The structure is what does the work. Natural-language review is easy to wave through; a blocking finding with a file path and line range attached to it is harder to ignore. If the reviewer wants to stop the loop, it has to say so in a structured field that the orchestrator actually reads.

Permissions and worktrees

A few practical choices in the scaffold matter more than they sound on first reading.

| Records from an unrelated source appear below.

Context: an optimization exercise on an open-source flow, tuned for small area. The choices shown serve that exercise and are no tape-out recipe. Only simulation tests tie the RTL to the original design; equivalence was not proved.

job 7472:
Design isc_cpu_top, start of the top module:
module isc_cpu_top (
     clk_i
    ,rst_i
    ,rst_rom_i
    ,mode_sel_i
    ,en_w_rom_i
    ,w_rom_addr_i
    ,w_rom_data_i
    ,instruction_i
    ,reg_watcher_o
    ,pc_o
    ,wb_en_o
    ,wb_addr_1_o
    ,wb_data_1_o
    ,wb_addr_2_o
    ,wb_data_2_o
);
    input clk_i;
    input rst_i;
    input rst_rom_i;
    input mode_sel_i;
    input en_w_rom_i;
    input [15:0] w_rom_addr_i;
    input [31:0] w_rom_data_i;
    input [31:0] instruction_i;
    output [7:0] reg_watcher_o;
    output [15:0] pc_o;
    output wb_en_o;
    output [4:0] wb_addr_1_o;
    output [7:0] wb_data_1_o;
    output [4:0] wb_addr_2_o;
    output [7:0] wb_data_2_o;
genvar g, b;
reg        en_reg_q;
reg        en_ram_q;
reg [7:0]  d1_q;       
reg [4:0]  a1_q;       
reg [7:0]  d2_q;
reg [2:0]  a2_q;       
reg [15:0] pc_q;
reg [1:0]  bub_q;
reg [4:0]  pcf_q;      
reg        romw_q;     
reg [20:0] c_q;        
reg        zr_q;       
reg        zm_q;       
wire [20:0] enc_w;
wire [20:0] enc_i;
inst_mode enc_rom (.inst_i(w_rom_data_i), .code_o(enc_w));
inst_mode enc_imm (.inst_i(instruction_i), .code_o(enc_i));
wire [20:0] rom_wd = enc_w & {21{~rst_rom_i}};    
wire [31:0] rom_col [0:20];
wire [7:0] rwh;
wire [3:0] rwl;
wire [31:0] rom_we;
pdhf  u_rwh (.a(w_rom_addr_i[4:2]), .f(rst_rom_i), .hn(rwh));
pdlf  u_rwl (.a(w_rom_addr_i[1:0]), .en(en_w_rom_i), .f(rst_rom_i), .ln(rwl));
sel32 u_rws (.hn(rwh), .ln(rwl), .y(rom_we));
generate
    for (g = 0; g < 32; g = g + 1) begin : romw
        reg [20:0] q;
        always @(posedge clk_i)
            if (rom_we[g])
                q <= rom_wd;
        for (b = 0; b < 21; b = b + 1) begin : c
            assign rom_col[b][g] = q[b];
        end
    end
endgenerate
wire [7:0] wd1 = d1_q & {8{~rst_i}};
wire [7:0] wd2 = d2_q & {8{~rst_i}};
wire [7:0]  reg_q [0:31];
wire [31:0] reg_col [0:7];
wire [31:0] ram_col [0:7];
wire [7:0] wh;
wire [3:0] wl_reg, wl_ram;
wire [31:0] reg_we, ram_we;
pdhf  u_wh  (.a(a1_q[4:2]), .f(rst_i), .hn(wh));
pdlf  u_wlg (.a(a1_q[1:0]), .en(en_reg_q), .f(rst_i), .ln(wl_reg));
  ...
Settings: LEC_CHECK=0, ABC_AREA=0, CAP_MARGIN=0, CORE_MARGIN=2, CORE_UTILIZATION=40, SLEW_MARGIN=0, SYNTH_HIERARCHICAL=1; clock period 40.0 ns.
standard.sh (not shown) runs the stock make flow with config.mk's settings and CLKGATE_MAP_FILE= SYNTH_SCRIPT=/design/flow/synth_recipe.tcl, a recipe that flattens the netlist after the stock synthesis.
==> flow/flow/run.sh <==
#!/bin/bash
# The standard layout (the standard.sh: ORFS synthesis to finish) with
# two changes: the port buffers are the smallest buffer cell, and clock tree
# synthesis uses clkbuf_8 with sink clusters of at most 20 and inserts
# no dummy loads. Each tool's full output stays in the ORFS logs under
# orfs/logs/; make's own output goes to flow.log here.
set -euo pipefail
export BUFFER_PORTS_ARGS="-buffer_cell sky130_fd_sc_hd__buf_1"
export CTS_ARGS="-sink_clustering_enable -repair_clock_nets -dont_use_dummy_load -sink_clustering_size 20 -sink_clustering_max_diameter 50 -buf_list {sky130_fd_sc_hd__clkbuf_8}"
bash standard.sh > flow.log 2>&1
## Diff of input files: job 394 against job 7472
--- a/flow/flow/run.sh
+++ b/flow/flow/run.sh
@@ -4 +4 @@
-# synthesis uses clkbuf_8 with sink clusters of at most 20 and inserts
+# synthesis uses clkbuf_16 with sink clusters of at most 30 and inserts
@@ -9 +9 @@
-export CTS_ARGS="-sink_clustering_enable -repair_clock_nets -dont_use_dummy_load -sink_clustering_size 20 -sink_clustering_max_diameter 50 -buf_list {sky130_fd_sc_hd__clkbuf_8}"
+export CTS_ARGS="-sink_clustering_enable -repair_clock_nets -dont_use_dummy_load -sink_clustering_size 30 -sink_clustering_max_diameter 60 -buf_list {sky130_fd_sc_hd__clkbuf_16}"
--- a/flow/config.mk
+++ b/flow/config.mk
@@ -9 +9 @@
-export CAP_MARGIN = 0
+export CAP_MARGIN = 20
@@ -12 +12 @@
-export SLEW_MARGIN = 0
+export SLEW_MARGIN = 20
## What came out
- Looking at the reports, job 394 completed the entire flow and the layout it produced met the timing, design-rule and antenna checks.
- From job 7472 to job 394 the numbers moved as follows: total non-filler cell area in the finished layout up about 1.4%, total wire length flat.
- The via count of job 394 and that of job 7472 are within noise of each other.
- Job 394 against job 7472: post-layout utilization of the core went up by 0.62 points, worst hold slack went up by 0.014 ns, sequential share of layout area went down by 0.82 points.
- Non-filler instance count after layout of job 7472 is on par with job 394.
- Boundary pin count came out exactly the same in job 7472 and job 394.
- Between job 7472 and job 394, wire length of the first global-routing pass increased.
- The area growth from synthesis to layout of job 394 exceeds that of job 7472 by 1.5 points.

The builder runs with the minimum edit-capable permission, while the reviewer runs read-only by default — read_only for Codex, plan for Claude. This isn't about distrust of the reviewer; it's about making the review pass actually function as a review pass instead of quietly editing things on the side.

The orchestrator can also be told to run the whole loop in a disposable git worktree, so the main checkout is never touched until the human makes the merge decision. For riskier tasks I default to worktree mode on. For low-risk experiments I leave it off and accept the trade-off.

What I've relearned on my own projects

I've been working on Waypoint lately — one person, high agent leverage, moving quickly. It's the right environment to feel the cost of skipping review, because there's nobody else around to catch what you miss.

The pattern has been depressingly consistent. Every time I've let a single agent both implement a change and self-approve it, something has slipped through — a regression in a test that shouldn't have been touched, a missing null check on a code path I'd assumed was safe, a "helpful" refactor of a file the task didn't ask me to touch. None of these have been catastrophic on their own. All of them have been exactly the kind of thing a separate reviewer would flag in ten seconds.

The cost of adding the checkpoint is small. The cost of skipping it shows up later, usually in a place I wasn't looking.

Where this is going

Most of the current conversation about AI coding is about which model writes better code. I think that's the wrong frontier — the models are already good enough for most working engineers. The actual bottleneck is the review structure around them: who reviews what, at what pace, with what authority to stop the loop.

Over the next year I expect this becomes the real axis of differentiation between teams shipping with agents and teams just generating code with agents. The model is table stakes. The scaffolding is where the edge will be.

None of that is glamorous. It's the boring part of the stack — the part that turns agent-driven delivery from a demo into something you can actually ship.

The repo is on GitHub: sorinc03/agent-peer-review. If you're running multi-agent loops in earnest, especially in ways I haven't tried, I'd love to hear where yours is failing. That's the part I'm still learning.